WHAT THE TASK REQUIRES:
Starting at the line with "CORE_MARGIN = 3" and going on through the line with "set_load 0.01 [all_outputs]", reproduce each line in the records below exactly and nothing more.
◆ ◆ ◆
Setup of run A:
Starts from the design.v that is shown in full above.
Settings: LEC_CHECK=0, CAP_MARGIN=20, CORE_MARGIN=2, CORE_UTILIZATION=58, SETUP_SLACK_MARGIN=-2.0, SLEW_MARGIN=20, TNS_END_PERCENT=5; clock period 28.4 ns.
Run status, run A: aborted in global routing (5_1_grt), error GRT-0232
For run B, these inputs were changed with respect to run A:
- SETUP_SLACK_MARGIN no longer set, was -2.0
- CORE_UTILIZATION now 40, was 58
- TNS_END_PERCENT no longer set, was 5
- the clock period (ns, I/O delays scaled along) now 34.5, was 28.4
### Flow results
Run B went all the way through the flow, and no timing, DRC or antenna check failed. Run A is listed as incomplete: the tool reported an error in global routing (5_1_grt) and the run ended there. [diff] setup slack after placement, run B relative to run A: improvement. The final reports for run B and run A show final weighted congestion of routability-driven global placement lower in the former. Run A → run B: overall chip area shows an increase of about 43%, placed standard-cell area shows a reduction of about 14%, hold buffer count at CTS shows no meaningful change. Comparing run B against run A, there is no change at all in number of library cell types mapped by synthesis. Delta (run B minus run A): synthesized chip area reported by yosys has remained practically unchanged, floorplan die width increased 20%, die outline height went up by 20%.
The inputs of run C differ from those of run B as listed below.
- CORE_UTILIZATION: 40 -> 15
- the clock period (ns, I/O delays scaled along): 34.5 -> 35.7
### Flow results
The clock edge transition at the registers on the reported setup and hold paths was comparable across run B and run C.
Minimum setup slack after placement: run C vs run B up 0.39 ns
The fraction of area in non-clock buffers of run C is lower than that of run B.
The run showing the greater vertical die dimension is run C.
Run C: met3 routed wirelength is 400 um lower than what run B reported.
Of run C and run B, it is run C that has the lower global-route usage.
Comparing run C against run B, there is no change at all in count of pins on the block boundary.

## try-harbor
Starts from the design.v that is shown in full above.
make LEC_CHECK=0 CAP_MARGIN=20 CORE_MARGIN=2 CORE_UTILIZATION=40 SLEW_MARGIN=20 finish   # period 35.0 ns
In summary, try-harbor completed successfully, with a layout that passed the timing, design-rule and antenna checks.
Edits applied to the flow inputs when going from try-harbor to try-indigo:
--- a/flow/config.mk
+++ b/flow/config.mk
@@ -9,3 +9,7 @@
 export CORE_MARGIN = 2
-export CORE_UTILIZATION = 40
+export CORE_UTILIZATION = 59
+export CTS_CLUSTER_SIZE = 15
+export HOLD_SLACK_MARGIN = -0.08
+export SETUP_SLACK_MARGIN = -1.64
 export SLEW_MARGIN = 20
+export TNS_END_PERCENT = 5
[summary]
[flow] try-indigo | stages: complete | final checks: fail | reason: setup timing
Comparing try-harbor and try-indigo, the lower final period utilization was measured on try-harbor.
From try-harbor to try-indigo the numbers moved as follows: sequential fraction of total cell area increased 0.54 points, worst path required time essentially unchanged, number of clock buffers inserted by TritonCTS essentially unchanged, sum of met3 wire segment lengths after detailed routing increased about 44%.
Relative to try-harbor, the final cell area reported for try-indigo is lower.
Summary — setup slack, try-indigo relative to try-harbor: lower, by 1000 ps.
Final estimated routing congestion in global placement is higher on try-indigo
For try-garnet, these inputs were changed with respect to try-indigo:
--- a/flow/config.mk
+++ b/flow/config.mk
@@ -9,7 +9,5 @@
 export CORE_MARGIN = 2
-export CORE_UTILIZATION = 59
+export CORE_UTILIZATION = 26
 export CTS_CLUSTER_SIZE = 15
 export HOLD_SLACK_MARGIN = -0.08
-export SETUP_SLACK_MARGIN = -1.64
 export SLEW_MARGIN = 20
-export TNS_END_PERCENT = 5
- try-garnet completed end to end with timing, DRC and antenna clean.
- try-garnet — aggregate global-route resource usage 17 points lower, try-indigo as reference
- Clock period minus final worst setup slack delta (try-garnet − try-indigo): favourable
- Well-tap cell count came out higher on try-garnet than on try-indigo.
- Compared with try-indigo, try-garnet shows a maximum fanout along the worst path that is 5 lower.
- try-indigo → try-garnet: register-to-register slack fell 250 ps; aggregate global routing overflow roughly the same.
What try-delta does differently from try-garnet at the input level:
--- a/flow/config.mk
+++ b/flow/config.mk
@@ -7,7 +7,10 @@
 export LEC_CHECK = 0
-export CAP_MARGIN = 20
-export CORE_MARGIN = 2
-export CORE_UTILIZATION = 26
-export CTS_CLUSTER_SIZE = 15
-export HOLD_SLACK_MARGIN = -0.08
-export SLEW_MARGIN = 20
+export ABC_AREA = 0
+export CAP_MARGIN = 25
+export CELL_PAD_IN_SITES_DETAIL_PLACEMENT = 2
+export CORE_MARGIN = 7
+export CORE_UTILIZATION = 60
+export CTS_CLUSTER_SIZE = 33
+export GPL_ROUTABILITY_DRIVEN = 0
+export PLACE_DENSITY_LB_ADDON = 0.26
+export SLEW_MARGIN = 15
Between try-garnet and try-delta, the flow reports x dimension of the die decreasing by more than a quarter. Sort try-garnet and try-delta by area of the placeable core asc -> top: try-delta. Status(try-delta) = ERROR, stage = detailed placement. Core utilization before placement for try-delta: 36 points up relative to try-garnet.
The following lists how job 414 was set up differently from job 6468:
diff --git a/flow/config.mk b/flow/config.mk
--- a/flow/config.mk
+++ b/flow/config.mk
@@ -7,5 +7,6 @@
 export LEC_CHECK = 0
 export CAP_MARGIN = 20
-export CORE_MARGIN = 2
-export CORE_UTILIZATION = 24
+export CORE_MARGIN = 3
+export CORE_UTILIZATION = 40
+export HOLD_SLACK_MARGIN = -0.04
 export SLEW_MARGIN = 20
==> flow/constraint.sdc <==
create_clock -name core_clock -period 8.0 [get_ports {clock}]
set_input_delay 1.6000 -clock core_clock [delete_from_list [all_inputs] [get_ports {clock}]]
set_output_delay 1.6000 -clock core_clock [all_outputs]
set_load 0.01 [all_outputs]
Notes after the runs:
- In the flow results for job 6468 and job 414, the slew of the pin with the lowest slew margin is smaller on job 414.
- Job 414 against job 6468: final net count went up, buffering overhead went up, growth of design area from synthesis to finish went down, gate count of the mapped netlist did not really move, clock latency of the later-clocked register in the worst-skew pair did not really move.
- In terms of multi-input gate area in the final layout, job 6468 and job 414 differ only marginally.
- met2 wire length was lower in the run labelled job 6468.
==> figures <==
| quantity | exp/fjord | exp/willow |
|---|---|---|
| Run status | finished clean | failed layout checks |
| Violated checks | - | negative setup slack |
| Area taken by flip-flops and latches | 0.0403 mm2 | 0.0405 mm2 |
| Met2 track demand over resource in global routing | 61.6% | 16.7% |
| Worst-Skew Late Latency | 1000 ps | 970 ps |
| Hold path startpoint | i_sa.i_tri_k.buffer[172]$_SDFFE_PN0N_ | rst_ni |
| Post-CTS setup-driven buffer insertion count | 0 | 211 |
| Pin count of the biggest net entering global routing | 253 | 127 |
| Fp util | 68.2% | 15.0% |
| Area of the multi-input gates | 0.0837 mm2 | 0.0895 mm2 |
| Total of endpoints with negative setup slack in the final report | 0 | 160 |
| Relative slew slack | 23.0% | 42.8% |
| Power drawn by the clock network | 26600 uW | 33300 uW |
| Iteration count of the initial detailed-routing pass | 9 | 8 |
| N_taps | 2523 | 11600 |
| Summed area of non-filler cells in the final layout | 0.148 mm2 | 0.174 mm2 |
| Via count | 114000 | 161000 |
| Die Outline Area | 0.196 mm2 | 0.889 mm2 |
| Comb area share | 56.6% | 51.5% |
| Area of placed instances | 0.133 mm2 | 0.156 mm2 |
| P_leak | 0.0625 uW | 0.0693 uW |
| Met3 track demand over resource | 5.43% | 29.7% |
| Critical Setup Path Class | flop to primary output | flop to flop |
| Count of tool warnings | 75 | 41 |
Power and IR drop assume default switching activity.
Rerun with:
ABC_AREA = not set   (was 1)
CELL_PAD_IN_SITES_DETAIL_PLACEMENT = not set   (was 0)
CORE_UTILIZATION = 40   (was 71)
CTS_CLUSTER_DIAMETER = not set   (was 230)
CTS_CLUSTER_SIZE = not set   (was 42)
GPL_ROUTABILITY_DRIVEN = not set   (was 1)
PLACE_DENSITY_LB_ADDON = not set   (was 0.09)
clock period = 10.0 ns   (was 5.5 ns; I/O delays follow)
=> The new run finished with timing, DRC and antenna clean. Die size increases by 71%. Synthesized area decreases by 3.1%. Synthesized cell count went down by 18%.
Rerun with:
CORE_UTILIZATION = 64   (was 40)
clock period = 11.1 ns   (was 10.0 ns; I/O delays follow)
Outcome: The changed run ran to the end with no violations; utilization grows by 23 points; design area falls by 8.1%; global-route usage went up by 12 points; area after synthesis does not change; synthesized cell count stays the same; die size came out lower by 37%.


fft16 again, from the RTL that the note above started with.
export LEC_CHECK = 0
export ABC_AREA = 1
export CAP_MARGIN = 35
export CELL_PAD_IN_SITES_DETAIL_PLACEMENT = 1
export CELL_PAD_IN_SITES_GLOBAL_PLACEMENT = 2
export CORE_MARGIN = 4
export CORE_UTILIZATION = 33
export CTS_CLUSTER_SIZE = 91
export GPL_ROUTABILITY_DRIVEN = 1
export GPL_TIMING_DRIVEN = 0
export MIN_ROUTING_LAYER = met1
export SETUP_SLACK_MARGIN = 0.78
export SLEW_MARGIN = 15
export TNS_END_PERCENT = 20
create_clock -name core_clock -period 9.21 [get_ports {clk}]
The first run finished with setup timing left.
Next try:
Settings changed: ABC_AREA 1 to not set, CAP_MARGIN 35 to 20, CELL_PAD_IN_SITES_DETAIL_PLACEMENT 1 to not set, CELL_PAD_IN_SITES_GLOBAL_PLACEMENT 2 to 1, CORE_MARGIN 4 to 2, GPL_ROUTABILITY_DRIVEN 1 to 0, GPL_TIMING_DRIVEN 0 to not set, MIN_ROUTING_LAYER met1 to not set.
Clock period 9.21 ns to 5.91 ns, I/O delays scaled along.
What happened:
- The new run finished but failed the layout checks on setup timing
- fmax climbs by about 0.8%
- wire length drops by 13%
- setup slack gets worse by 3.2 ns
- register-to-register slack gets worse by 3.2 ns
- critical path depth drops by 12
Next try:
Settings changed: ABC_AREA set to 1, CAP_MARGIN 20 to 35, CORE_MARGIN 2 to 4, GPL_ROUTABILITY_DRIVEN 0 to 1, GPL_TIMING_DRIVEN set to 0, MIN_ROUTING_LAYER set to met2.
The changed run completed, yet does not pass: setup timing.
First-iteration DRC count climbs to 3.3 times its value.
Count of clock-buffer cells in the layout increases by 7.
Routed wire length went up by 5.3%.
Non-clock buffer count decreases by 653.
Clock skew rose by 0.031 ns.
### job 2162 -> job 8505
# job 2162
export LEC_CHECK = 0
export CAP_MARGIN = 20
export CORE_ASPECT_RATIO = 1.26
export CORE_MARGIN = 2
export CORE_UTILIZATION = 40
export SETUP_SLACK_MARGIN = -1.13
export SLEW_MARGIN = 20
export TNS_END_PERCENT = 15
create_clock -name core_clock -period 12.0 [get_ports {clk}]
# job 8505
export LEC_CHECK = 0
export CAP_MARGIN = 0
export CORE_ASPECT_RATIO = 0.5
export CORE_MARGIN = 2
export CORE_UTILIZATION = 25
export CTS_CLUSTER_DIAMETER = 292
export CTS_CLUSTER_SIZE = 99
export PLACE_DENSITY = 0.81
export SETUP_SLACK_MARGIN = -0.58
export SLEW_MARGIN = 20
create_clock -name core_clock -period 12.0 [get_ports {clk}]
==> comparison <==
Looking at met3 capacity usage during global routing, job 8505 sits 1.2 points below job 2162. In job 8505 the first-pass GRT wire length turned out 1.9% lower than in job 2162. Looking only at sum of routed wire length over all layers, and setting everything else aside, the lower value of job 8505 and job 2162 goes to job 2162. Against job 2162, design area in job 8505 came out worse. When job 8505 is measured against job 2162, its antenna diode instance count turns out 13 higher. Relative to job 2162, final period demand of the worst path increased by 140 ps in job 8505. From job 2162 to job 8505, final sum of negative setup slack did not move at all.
◆ ◆ ◆
RESPONSE TO THE EXERCISE:
+export CORE_MARGIN = 3
+export CORE_UTILIZATION = 40
+export HOLD_SLACK_MARGIN = -0.04
 export SLEW_MARGIN = 20
==> flow/constraint.sdc <==
create_clock -name core_clock -period 8.0 [get_ports {clock}]
set_input_delay 1.6000 -clock core_clock [delete_from_list [all_inputs] [get_ports {clock}]]
set_output_delay 1.6000 -clock core_clock [all_outputs]
set_load 0.01 [all_outputs]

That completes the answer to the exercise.